Prof. Dr. Michaela I. Hegglin ist Direktorin am Institut für Energie und Klimaforschung, am Forschungszentrum Jülich. Sie hält eine Professur für Atmosphärenphysik an der Bergischen Universität Wuppertal und eine Professur für Atmosphärenchemie an der Universität Reading (England). Nach Abschluss ihres Diplomstudiums in Umweltnaturwissenschaften (1995 – 2000) und ihrer Promotion in Atmosphärenwissenschaften (2004) an der ETH Zürich, Schweiz, verbrachte sie sieben Jahre als Postdoktorandin und wissenschaftliche Mitarbeiterin an der Universität Toronto, Kanada, bevor sie 2012 zur Abteilung für Meteorologie an der Universität Reading, England, wechselte. Dort erhielt sie ein Forschungsstipendium und wurde 2015 zur Dozentin, 2017 zur außerordentlichen Professorin und 2022 zur ordentlichen Professorin befördert. Im März 2022 kam sie im Rahmen der Helmholtz Exzellenzinitiative (Distinguished Professorship Program) an das Forschungszentrum Jülich.

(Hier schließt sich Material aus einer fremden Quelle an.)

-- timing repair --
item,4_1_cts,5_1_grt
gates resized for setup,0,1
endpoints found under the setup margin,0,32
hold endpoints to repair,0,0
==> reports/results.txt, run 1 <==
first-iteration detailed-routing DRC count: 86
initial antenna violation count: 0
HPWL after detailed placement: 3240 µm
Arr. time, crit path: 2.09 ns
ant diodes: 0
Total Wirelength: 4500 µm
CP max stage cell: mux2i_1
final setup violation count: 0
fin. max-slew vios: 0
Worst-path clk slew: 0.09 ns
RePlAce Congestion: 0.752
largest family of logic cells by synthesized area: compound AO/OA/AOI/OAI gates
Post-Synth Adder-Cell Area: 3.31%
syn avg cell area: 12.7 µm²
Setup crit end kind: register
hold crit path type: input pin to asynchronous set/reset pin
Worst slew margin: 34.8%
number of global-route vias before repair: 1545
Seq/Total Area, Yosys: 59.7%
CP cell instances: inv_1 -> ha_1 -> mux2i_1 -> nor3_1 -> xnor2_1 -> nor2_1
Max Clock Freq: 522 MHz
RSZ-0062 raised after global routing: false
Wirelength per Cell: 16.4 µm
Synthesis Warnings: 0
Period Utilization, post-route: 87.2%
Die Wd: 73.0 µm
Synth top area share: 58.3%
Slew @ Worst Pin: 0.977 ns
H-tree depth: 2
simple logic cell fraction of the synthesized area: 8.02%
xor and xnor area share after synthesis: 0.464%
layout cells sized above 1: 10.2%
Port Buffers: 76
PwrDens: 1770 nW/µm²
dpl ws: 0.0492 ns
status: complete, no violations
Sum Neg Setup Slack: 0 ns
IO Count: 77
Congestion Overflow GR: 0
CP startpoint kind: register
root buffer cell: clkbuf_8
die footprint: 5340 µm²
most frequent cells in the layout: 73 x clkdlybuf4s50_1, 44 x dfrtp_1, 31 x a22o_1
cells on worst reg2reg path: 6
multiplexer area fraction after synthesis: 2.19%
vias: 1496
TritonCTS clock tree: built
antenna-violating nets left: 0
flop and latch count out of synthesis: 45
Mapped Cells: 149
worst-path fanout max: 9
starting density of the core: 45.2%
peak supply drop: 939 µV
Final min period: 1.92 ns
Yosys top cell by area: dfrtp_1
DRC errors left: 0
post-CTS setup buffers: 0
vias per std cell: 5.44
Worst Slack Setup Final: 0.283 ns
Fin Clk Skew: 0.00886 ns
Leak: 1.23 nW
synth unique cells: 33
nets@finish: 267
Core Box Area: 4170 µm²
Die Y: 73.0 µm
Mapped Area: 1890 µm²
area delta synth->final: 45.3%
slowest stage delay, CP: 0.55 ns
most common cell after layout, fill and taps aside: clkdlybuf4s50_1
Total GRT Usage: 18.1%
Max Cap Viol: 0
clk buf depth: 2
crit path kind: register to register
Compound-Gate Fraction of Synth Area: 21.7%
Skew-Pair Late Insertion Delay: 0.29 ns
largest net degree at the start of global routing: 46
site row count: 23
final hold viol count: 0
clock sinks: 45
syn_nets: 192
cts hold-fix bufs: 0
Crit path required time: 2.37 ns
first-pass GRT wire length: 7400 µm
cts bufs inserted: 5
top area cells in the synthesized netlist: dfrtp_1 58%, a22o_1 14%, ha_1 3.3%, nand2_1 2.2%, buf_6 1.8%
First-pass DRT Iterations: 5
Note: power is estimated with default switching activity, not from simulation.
==> src/rtl/wb_port_arbiter.sv <==
// Register-file write-port arbiter: pipeline write-back always wins, host writes
// queue in a 2-entry FIFO and drain on idle write-back cycles, with a stall request on starvation.
module wb_port_arbiter #(
  parameter int DATA_WIDTH     = 32,
  parameter int REG_ADDR_WIDTH = 4,
  parameter int STARVE_LIMIT   = 8
) (
  input  logic                      clk,
  input  logic                      reset,
  input  logic                      wb_wen,
  input  logic [REG_ADDR_WIDTH-1:0] wb_rd_addr,
  input  logic [DATA_WIDTH-1:0]     wb_wdata,
  input  logic                      host_valid,
  output logic                      host_ready,
  input  logic [REG_ADDR_WIDTH-1:0] host_addr,
  input  logic [DATA_WIDTH-1:0]     host_wdata,
  output logic                      host_ack,
  output logic                      pipe_stall_req,
  output logic                      rf_wen,
  output logic [REG_ADDR_WIDTH-1:0] rf_waddr,
  output logic [DATA_WIDTH-1:0]     rf_wdata
);

  // state | meaning
  // IDLE  | host FIFO empty
  // PEND  | host write(s) queued, waiting for an idle write-back cycle
  // STALL | head starved for STARVE_LIMIT cycles; pipeline freeze requested
  typedef enum logic [1:0] {IDLE = 2'd0, PEND = 2'd1, STALL = 2'd2} state_t;

  localparam int CW = $clog2(STARVE_LIMIT + 1);
  localparam logic [CW-1:0] LIMIT = CW'(STARVE_LIMIT);

  state_t                    state, state_next;
  logic [REG_ADDR_WIDTH-1:0] fifo_addr [2];
  logic [DATA_WIDTH-1:0]     fifo_data [2];
  logic                      rd_ptr, wr_ptr;
  logic [1:0]                count;
  logic [CW-1:0]             starve_cnt;
  logic                      push, pop;

  assign host_ready = !reset && (count < 2'd2);
  assign push       = host_valid && host_ready;
  assign pop        = !reset && !wb_wen && (count != 2'd0);

  always_ff @(posedge clk) begin
    if (reset) begin
      rd_ptr   <= 1'b0;
      wr_ptr   <= 1'b0;
      count    <= 2'd0;
      host_ack <= 1'b0;
    end else begin
      host_ack <= pop;
      if (push) begin
        fifo_addr[wr_ptr] <= host_addr;
        fifo_data[wr_ptr] <= host_wdata;
        wr_ptr            <= ~wr_ptr;
      end
      if (pop) rd_ptr <= ~rd_ptr;
      case ({push, pop})
        2'b10:   count <= count + 2'd1;
        2'b01:   count <= count - 2'd1;
        default: count <= count;
      endcase
    end
  end

  always_ff @(posedge clk) begin
    if (reset || pop || count == 2'd0)
      starve_cnt <= '0;
    else if (wb_wen && starve_cnt != LIMIT)
      starve_cnt <= starve_cnt + 1'b1;
  end

  always_ff @(posedge clk) begin
    if (reset) state <= IDLE;
    else       state <= state_next;
  end

  always_comb begin
    state_next = state;
    case (state)
      IDLE:  if (push) state_next = PEND;
      PEND: begin
        if (pop && count == 2'd1 && !push) state_next = IDLE;
        else if (!pop && starve_cnt == LIMIT) state_next = STALL;
      end
      STALL: if (pop) state_next = (count == 2'd1 && !push) ? IDLE : PEND;
      default: state_next = IDLE;
    endcase
  end

  always_comb begin
    pipe_stall_req = (state == STALL);
  end

  // Write-back has absolute priority; the host head only uses idle cycles.
  always_comb begin
    rf_wen   = 1'b0;
    rf_waddr = '0;
    rf_wdata = '0;
    if (wb_wen) begin
      rf_wen   = 1'b1;
      rf_waddr = wb_rd_addr;
      rf_wdata = wb_wdata;
    end else if (count != 2'd0) begin
      rf_wen   = 1'b1;
      rf_waddr = fifo_addr[rd_ptr];
      rf_wdata = fifo_data[rd_ptr];
    end
    if (reset) rf_wen = 1'b0;
  end

endmodule

==> config.mk <==
export PLATFORM = sky130hd
export DESIGN_NAME = wb_port_arbiter
export DESIGN_NICKNAME = d
export VERILOG_FILES = /design/src/rtl/wb_port_arbiter.sv
export SDC_FILE = /design/constraint.sdc
export NUM_CORES = 1
export LEC_CHECK = 0
export ABC_AREA = 1
export BUFFER_PORTS_ARGS = -buffer_cell sky130_fd_sc_hd__buf_2
export CAP_MARGIN = 25
export CORE_UTILIZATION = 42
export CTS_CLUSTER_DIAMETER = 120
export DETAILED_ROUTE_END_ITERATION = 6
export PLACE_DENSITY_LB_ADDON = 0.05
export RECOVER_POWER = 50
export SLEW_MARGIN = 10
export SYNTH_ARGS = -nofsm -noshare
export SYNTH_HDL_FRONTEND = slang
export SYNTH_SLANG_ARGS = --single-unit
==> constraint.sdc <==
create_clock -name clk -period 2.5 [get_ports clk]
set_input_delay 0 -clock clk [delete_from_list [all_inputs] [get_ports clk]]
set_output_delay 0 -clock clk [all_outputs]
set_load 0.05 [all_outputs]
==> Word-level counts from Yosys, hierarchy flattened <==
Memory sizes are Yosys's and may differ from the RTL's. A register that Yosys moved wholly into a read port is not among the register bits.
Index checks and enable logic that the tools add are counted.
{ "classes": {"n_addsub": 3, "n_lt_le_gt_ge": 1, "n_eq_ne": 10, "n_mux": 21, "bitwise_logic": 2, "n_reduce_logical": 20} }
{ "ops": {"columns": ["operator", "n"], "rows": [
  ["two-way mux 32 bit", 2],
  ["two-way mux 1 bit", 11],
  ["logical AND 1 bit", 9],
  ["two-way mux 2 bit", 4],
  ["two-way mux 4 bit", 2],
  ["equality test 2 x 1 -> 1 bit (second input constant)", 3],
  ["one-hot mux 2 bit (3 select lines)", 1],
  ["adder 4 x 1 -> 4 bit (second input constant)", 1],
  ["equality test 2 bit (second input constant)", 2],
  ["equality test 4 bit (second input constant)", 1],
  ["logical NOT 1 bit", 4],
  ["logical NOT 2 bit", 2],
  ["!= test 4 bit (second input constant)", 1],
  ["one-hot mux 2 bit (2 select lines)", 1],
  ["nonzero test 2 bit", 2],
  ["!= test 3 bit (second input constant)", 1],
  ["AND reduction 3 bit", 1],
  ["adder 2 x 1 -> 2 bit (second input constant)", 1],
  ["logical OR 1 bit", 2],
  ["< comparator 2 bit (second input constant)", 1],
  ["!= test 2 x 1 -> 1 bit (second input constant)", 1],
  ["!= test 2 bit (second input constant)", 1],
  ["inverter 1 bit", 2],
  ["subtractor 2 x 1 -> 2 bit (second input constant)", 1]
]} }
{ "word_totals": {"reg_bits": 11, "mem_bits_rw": 72, "elab_cells": 65, "memories": 2} }
{ "mem_list": {"columns": ["name", "words", "width", "read_ports", "rd_ports_with_merged_regs", "write_ports", "line", "rtl"], "rows": [
  ["fifo_data", 2, 32, 1, 1, 1, "35", "logic [DATA_WIDTH-1:0] fifo_data [2];"],
  ["fifo_addr", 2, 4, 1, 1, 1, "34", "logic [REG_ADDR_WIDTH-1:0] fifo_addr [2];"]
]} }

==> Logic depth before layout (Yosys ltp) <==
Gate-level depths: netlist (run 1).
{ "logic_depth": {"word_depth": 8, "depth_mapped": 10} }

==> Worst setup path before layout (run 1) <==
OpenSTA, ideal clock, no wires.
{ "synth_path": {"path_type": "reg2reg", "from": "register count[1]", "to": "memory fifo_addr[1][0] (enable)", "setup_ns": 0.431, "arrival_ns": 2.352, "required_ns": 2.069, "setup_slack_ns": -0.282, "path_stages_with_launch": 4, "n_path_buf": 0, "period_less_slack_ns": 2.782, "cell_sequence": "dfxtp_1 nor2_4 nand2_4 nor2_1"} }
{ "synth_between": {"elab_chain_len": 6} }
{ "synth_rtl": {"columns": ["element", "line", "rtl"], "rows": [
  ["start: declaration", "37", "logic [1:0] count;"],
  ["start signal: assignment", "60", "2'b10: count <= count + 2'd1;"],
  ["start signal: assignment", "61", "2'b01: count <= count - 2'd1;"],
  ["start signal: assignment", "62", "default: count <= count;"],
  ["< comparator 2 bit", "41", "assign host_ready = !reset && (count < 2'd2);"],
  ["logical AND 1 bit", "41", null],
  ["net host_ready", "14", "output logic host_ready,"],
  ["logical AND 1 bit", "42", "assign push = host_valid && host_ready;"],
  ["two-way mux 1 bit", "53", "if (push) begin"],
  ["two-way mux 1 bit", "46", "if (reset) begin"],
  ["two-way mux 1 bit (implied by the code)", "54", "fifo_addr[wr_ptr] <= host_addr;"],
  ["end: declaration", "34", null]
]} }
The timed path passes the listed nets, and every way through them passes these cells.

==> Worst setup path in the final report (run 1) <==
{ "layout_path": {"from": "input reset", "to": "memory fifo_data[1][18] (enable)"} }
{ "layout_between": {"elab_chain_len": 6} }
{ "layout_rtl": {"columns": ["element", "line", "rtl"], "rows": [
  ["start: declaration", "9", "input logic reset,"],
  ["logical NOT 1 bit", "41", null],
  ["logical AND 1 bit", "41", null],
  ["logical AND 1 bit", "42", null],
  ["two-way mux 1 bit", "53", null],
  ["two-way mux 1 bit *", "46", null],
  ["two-way mux 1 bit (implied by the code) *", "55", "fifo_data[wr_ptr] <= host_wdata;"],
  ["end: declaration", "35", null]
]} }
Every way passes the cells marked *; elsewhere a longest branch is shown, timed or not.

==> results.md, run 1 <==
* Worst Tran Pin Value at 0.833 ns
* Drt first pass iters at 6
* Synth Instances at 318
* Final worst path period share at between 80% and 90%
* Port buffer count at 115
* Number of flops mapped to enable cells by yosys at 72
* Bufs and invs on worst path at 3
* Die Span Y at 93.7 µm
* Most frequent cell after synthesis: edfxtp_1
* P_leak at roughly 1.9 nW
* Synthesis Warnings at 0
* Failing checks: hold timing
* Final wirelength at 7700 µm
* Nature of the critical path endpoint: register
* Power density cells at 735 nW/µm²
* CP Cell Sequence: dlygate4sd3_1 -> clkbuf_1 -> nor2_1 -> nand2_1 -> nor2_1 -> buf_12
* CP delay by family, top: simple AND/OR/NAND/NOR gates
* Syn_area_per_cell at 11.1 µm²
* Chip Width at 93.7 µm
* Clock Pin Slew Worst Setup and Hold Paths at 0.07 ns
* Number of resized instances in the post-cts repair step at 0
* Drt drc at 0
* Vias in the first global route at 2485
* Gpl congestion at 0.715
* Seq/Total Area, Yosys at 68.1%
* Synthesis-stage register bit count at between 80 and 90
* Vias per inst at 4.76
* Crit-path slowest cell: nor2_1
* Maximum vdd ir drop at 0.000541 V
* Post-synth ARST share at 0%
* FP Rows at 33
* Commonest cells in the netlist: edfxtp_1 (72), o21ai_0 (62), nand2_1 (47), nor2_1 (47)
* GR Util met3 at 3.16%
* DRT antenna net count at 0
* Worst-path fanout max at 31
* Gr ovfl total at 0
* Top Ports at 116
* Fin crit period at 2.11 ns
* Crit path top cell by count: nor2_1
* Clock buffer count from CTS at 9
* Post-CTS Setup Bufs at 0
* FF-to-FF setup slack at 0.51 ns
* Hold Buf Count CTS at 37
* # clock sinks at between 80 and 90
* Design Area, Final at 4780 µm²
* Synth top area cells: edfxtp_1 (61%), o21ai_0 (8.8%), dfxtp_1 (6.8%), nand2_1 (5.0%), nor2_1 (5.0%)
* Largest stage delay on the critical path at 0.62 ns
* Unique masters post-synth at 26
* First-pass GRT wire length at 11600 µm
* Crit path DAT at 2.14 ns
* Hold Crit Class: in -> reg
* Syn_nets at 399
* Dpl cell area at roughly 4300 µm²
* Clk_lat worst skew at 0.34 ns
* RSZ-0062 raised after global routing: no
* Largest net degree at the start of global routing at 41
* Final setup fails at 0
* Initial antenna violation count at 0
* Outcome: finished with violations
* 1st-iter DRT viols at between 100 and 150
* Die Area at 8770 µm²
* Max clock buf depth at 2
* Startpoint types: primary input
* Layout fillers at 731
* F_max at 474 MHz
* WL/cell at between 10 and 15 µm
* Post-synth top flop: edfxtp_1
* Final core occ at 58.5%
* Core Box Area at roughly 8000 µm²
* Max cap viols at 0
* DP HPWL at about 4800 µm
* All-Layer GR Usage at 17.8%
* Final-report hold violation count at 1
* Clock root buffer: clkbuf_8
* Worst path required time at 2.53 ns
* Post-Syn Area at 3530 µm²
* Setup TNS at 0 ns
* Met1 Usage GRT at between 20% and 30%
* Initial Util at 43.2%
* Total number of vias at approximately 2.8k
* Share of cells above drive strength 1 at between 20% and 30%
* GR peak layer: met2
* Max-slew headroom at 44.4%
* Nets at 553
* Clk_skew at 0.00952 ns
* ANT cells at 0
* Area grow syn2layout at 35.5%
* Fin. max-slew vios at 0
* CTS tree: yes
* Met2 GRT Util at 30.7%
* H-tree depth at 3
* Post-synth top area share at 61.3%
* Synth area leader: edfxtp_1
* Hold_ws at -0.0169 ns
* CP Class: in -> reg
[report_power, final]
part           total (mW)  switching [mW]  internal [mW]
Combinational       0.880           0.618          0.262
Sequential           1.64          0.0303           1.60
Clock               0.999           0.444          0.555
[placed cells by master (no fill, tap or decap), types with 5 or more instances in the layout]
master,count
nand2_1,49
clkbuf_8,9
o21ai_1,13
a21oi_1,8
dfxtp_1,12
buf_2,93
inv_1,13
dlygate4sd3_1,37
nor2_1,46
clkbuf_1,21
edfxtp_1,72
ha_1,5
o21ai_0,62
[logic make-up after synthesis]
family | Yosys count | synth area share (%)
compound gates | 86 | 12.4
simple gates | 110 | 13.3
xor+xnor | 2 | 0.496
buf+inv | 31 | 3.93
fa+ha+maj | 5 | 1.77
flops | 84 | 68.1
[final timing paths]
kind	from	endpoint	depth (start not counted)
setup / recovery	reset	fifo_data[1][18]	6
setup reg to reg	count[1]	fifo_data[1][18]	4
hold / removal	host_valid	wr_ptr	3
hold reg to reg	starve_cnt[1]	starve_cnt[1]	2
[per-stage QoR]
step	power, mW	worst slack, ns	cells	hold WS, ns
6_report	3.51	0.389	581	-0.0169
2_1_floorplan	2.29	0.325	318	0.0625
3_3_place_gp	2.52	0.680	529	0.188
5_1_grt	3.68	0.223	581	-0.0263
4_1_cts	3.56	0.302	581	0.00508
3_5_place_dp	2.52	0.679	529	0.191
[flip-flops by register name, summed over array words and instances (netlist names), named ones only]
signal and flops:
rd_ptr 1, wr_ptr 1, count 2, starve_cnt 4
fifo_addr 8, fifo_data 64, host_ack 1, state 2
[worst register-to-register path: cells and delay by family, from the launching register on]
kind          cells  cell delay, ns
flops             1            0.32
simple gates      3            1.06
buf+inv           1            0.30
[final cells by class]
type                            count  area [µm²]  share of cell area, %
Clock inverter                      5        77.6                   1.62
Tap cell                          105         131                   2.75
Timing Repair Buffer              158        1000                   21.0
Multi-Input combinational cell    203         981                   20.5
Inverter                           16        60.1                   1.26
Sequential cell                    84        2400                   50.2
Clock buffer                       10         128                   2.67
[per-layer routing]
layer | routed length (µm) | up-vias
met5 | 0 | -
met4 | 70 | 0
met3 | 304 | 6
met2 | 3840 | 74
met1 | 3480 | 1273
li1 | - | 1411
No activity file was read; power rests on OpenSTA's default activity.
==> inputs of run 2 (changes only) <==
==> constraint.sdc (replaced) <==
create_clock -name clk -period 2 [get_ports clk]
set_input_delay 0 -clock clk [delete_from_list [all_inputs] [get_ports clk]]
set_output_delay 0 -clock clk [all_outputs]
set_load 0.05 [all_outputs]
==> run 2 against run 1 <==
Net effect: the flow now finishes without violations; count of clock-buffer cells in the layout decreased by 1; sequential share of layout area is 1.4 points lower; clock power rose by 25%; worst hold slack better by 0.14 ns; die area unchanged; flip-flop and latch count is the same; via count increased by 3.0%; highest routed layer unchanged; register-to-register slack got worse by 0.25 ns; non-clock buffer count up 3.
==> results.md, run 2 (synthesis gave the netlist of run 1 again) <==
* Gr ovfl total at 0 (unchanged)
* Share of cells above drive strength 1 at 26.3% (about the same)
* Crit path DAT at 1.86 ns (was 2.14 ns)
* CTS tree: yes (unchanged)
* Power density cells at 913 nW/µm² (was 735 nW/µm²)
* Final wirelength at 7820 µm (was 7700 µm)
* Clock Pin Slew Worst Setup and Hold Paths at 0.08 ns (was 0.07 ns)
* Most flop-heavy register: fifo_data (unchanged)
* Final setup fails at 0 (unchanged)
* P_leak at 1.94 nW (was 1.91 nW)
* Placed cells at 531 (was 529)
* Post-CTS Setup Bufs at 0 (unchanged)
* ANT cells at 0 (unchanged)
* Initial Util at 43.2% (unchanged)
* FP Rows at 33 (unchanged)
* H-tree depth at 3 (unchanged)
* Largest net degree at the start of global routing at 37 (was 41)
* Layout Cells excl Fill at 584 (was 581)
* Worst Tran Pin Value at 0.671 ns (was 0.833 ns)
* Largest register FFs at 64 (unchanged)
* Final WS setup at 0.145 ns (was 0.389 ns)
* Setup TNS at 0 ns (unchanged)
* Max clock buf depth at 2 (unchanged)
* Dpl cell area at 4270 µm² (was 4260 µm²)
* Max-slew headroom at 55.1% (was 44.4%)
* Startpoint types: register (was primary input)
* Final core occ at 60.2% (was 58.5%)
* Nature of the critical path endpoint: output pin (was register)
* WL/cell at 13.4 µm (was 13.2 µm)
* Final worst path period share at a little over 90%
* Regs by FF count: fifo_data x64, fifo_addr x8, starve_cnt x4 (unchanged)
* Top Ports at 116 (unchanged)
* Max cap viols at 0 (unchanged)
* Nets at 556 (was 553)
* DP Worst Slack at 0.357 ns (was 0.679 ns)
* Most frequent cells in the layout: edfxtp_1 (72), buf_2 (62), nand2_1 (47), nor2_1 (45), o21ai_0 (39) (was buf_2 (93), edfxtp_1 (72), o21ai_0 (62), nand2_1 (49), nor2_1 (46))
* # clock sinks at 84 (unchanged)
* Worst-path fanout max at 22 (was 31)
* RSZ-0062 raised after global routing: no (unchanged)
* Gpl congestion at 0.773 (was 0.715)
* Most common cell after layout, fill and taps aside: edfxtp_1 (was buf_2)
* Clk_skew at 0.00751 ns (was 0.00952 ns)
* DP HPWL at 4950 µm (was 4770 µm)
* Outcome: finished clean (was finished with violations)
* Worst path required time at 2.00 ns (was 2.53 ns)
* F_max at 539 MHz
* Maximum vdd ir drop at 0.000544 V (was 0.000541 V)
* Fin crit period at 1.86 ns
* Layout fillers at 762 (was 731)
* Drt drc at 0 (unchanged)
* Drt first pass iters at 4 (was 6)
* Clock root buffer: clkbuf_8 (unchanged)
* Clk_lat worst skew at 0.34 ns (about the same)
* Vias in the first global route at 2726 (was 2485)
* Total number of vias at 2846 (was 2764)
* Fin. max-slew vios at 0 (unchanged)
* Hold Crit Class: in -> reg (unchanged)
* Vias per inst at 4.87 (was 4.76)
* Initial antenna violation count at 0 (unchanged)
* CP Class: reg -> out (was in -> reg)
* Die Area at 8770 µm² (unchanged)
* 1st-iter DRT viols at 106 (was 127)
* First-pass GRT wire length at 12200 µm (was 11600 µm)
* Area grow syn2layout at 39.4% (was 35.5%)
* Core Box Area at 8180 µm² (unchanged)
* DRT antenna net count at 0 (unchanged)
* Design Area, Final at 4920 µm² (was 4780 µm²)
* Chip Width at 93.7 µm (unchanged)
* Final-report hold violation count at 0 (was 1)
* Clock buffer count from CTS at 9 (unchanged)
* Port buffer count at 115 (unchanged)
* All-Layer GR Usage at 18.4% (was 17.8%)
* Die Span Y at 93.7 µm (unchanged)
-- run 2: area by class of cell --
class | count | area [µm²] | share of cell area (%)
multi-input combinational | 203 | 1010 | 20.4
inverter | 16 | 60.1 | 1.22
tap | 105 | 131 | 2.67
timing repair buffer | 161 | 1120 | 22.7
clock inverter | 6 | 80.1 | 1.63
clock buffer | 9 | 124 | 2.52
sequential | 84 | 2400 | 48.8
-- run 2: per-layer routing --
layer  global-route usage [%]  wire [µm]
met5                        0          0
met4                     7.56         93
met3                     3.32        353
met2                     33.3       4030
met1                     21.3       3340
-- run 2: worst paths after layout --
path / slack (ns) / cells past startpoint / end / from
worst max-delay path: 0.14 / 7 / rf_waddr[3] / count[1]
worst min register to register: 0.50 / 1 / rd_ptr / rd_ptr
worst min-delay path: 0.12 / 5 / state[1] / host_valid
worst max register to register: 0.26 / 4 / fifo_data[0][13] / count[1]
-- run 2: power by group --
group          internal [mW]  switching (mW)  leakage (nW)
registers               2.01          0.0381         0.757
clock network          0.686           0.565         0.100
logic                  0.393           0.803          1.08
total                   3.08            1.41          1.94
-- run 2: critical path: stages, from the launching register on --
cell	delay (ns)
dfxtp_1	0.38
inv_1	0.10
ha_2	0.21
nor2_4	0.12
buf_8	0.18
o21ai_0	0.11
o21ai_1	0.12
buf_2	0.27
-- run 2: stage by stage --
step / hold WS (ns) / total power [mW]
6_report: 0.124 / 4.49
5_1_grt: 0.135 / 4.69
4_1_cts: 0.125 / 4.49
3_5_place_dp: 0.192 / 3.18
3_3_place_gp: 0.188 / 3.16
2_1_floorplan: 0.0625 / 2.87
-- run 2: timing repair --
action,4_1_cts,5_1_grt
hold endpoints to repair,73,0
pin swaps,0,1
hold buffers,38,0
gates resized for setup,4,47
setup endpoints to repair,4,36
==> inputs of run 3 (changes only) <==
--- a/config.mk
+++ b/config.mk
@@ -8,7 +8,7 @@
 export ABC_AREA = 1
 export BUFFER_PORTS_ARGS = -buffer_cell sky130_fd_sc_hd__buf_2
 export CAP_MARGIN = 25
-export CORE_UTILIZATION = 42
+export CORE_UTILIZATION = 50
 export CTS_CLUSTER_DIAMETER = 120
 export DETAILED_ROUTE_END_ITERATION = 6
 export PLACE_DENSITY_LB_ADDON = 0.05
@@ -17,3 +17,4 @@
 export SYNTH_ARGS = -nofsm -noshare
 export SYNTH_HDL_FRONTEND = slang
 export SYNTH_SLANG_ARGS = --single-unit
+export TNS_END_PERCENT = 10
==> run 3 against run 2 <==
Net effect: register-to-register slack got worse by 0.03 ns; total power shrank 2.8%; sequential power about the same; highest routed layer unchanged; cell area shrank 1.5%; critical path type unchanged; worst setup slack got worse by 0.0071 ns; combinational power is 3% lower; flip-flop and latch count is the same.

Die Forschungsgebiete von Prof. Hegglin erstrecken sich über verschiedene Bereiche der Atmosphären- und Klimaforschung. Insbesondere widmet sie sich der Chemie und dem Transport in der Atmosphäre, dem stratosphärischen Ozon, der troposphärischen Luftverschmutzung, der Chemie-Klima-Kopplung sowie der Erdbeobachtung mittels Satelliten und In-situ-Messsystemen. Des Weiteren erforscht sie chemische, dynamische und strahlungsrelevante Prozesse in der oberen Troposphäre und unteren Stratosphäre sowie die Evaluation von Erdsystemmodellen. Sie hatte Führungspositionen bei Future Earth, dem World Climate Research Programme (WCRP) und den Scientific Assessments of Ozone Depletion der World Meteorological Organisation (WMO) und des United Nations Environment Programme (UNEP) inne und ist derzeit leitende Forscherin der Klimainitiative – Wasser in der Atmosphäre der Europäischen Weltraumorganisation. Sie hat über 70 vielzitierte Fachartikel veröffentlicht, zahlreiche internationale Bewertungsberichte geleitet, mitverantwortet oder mitverfasst und 50 satelliten- oder modell- basierte Datensätze veröffentlicht, die zur Forschung im Rahmen der Klimaberichte des Intergovernmental Panel on Climate Change (IPCC AR6) genutzt wurden.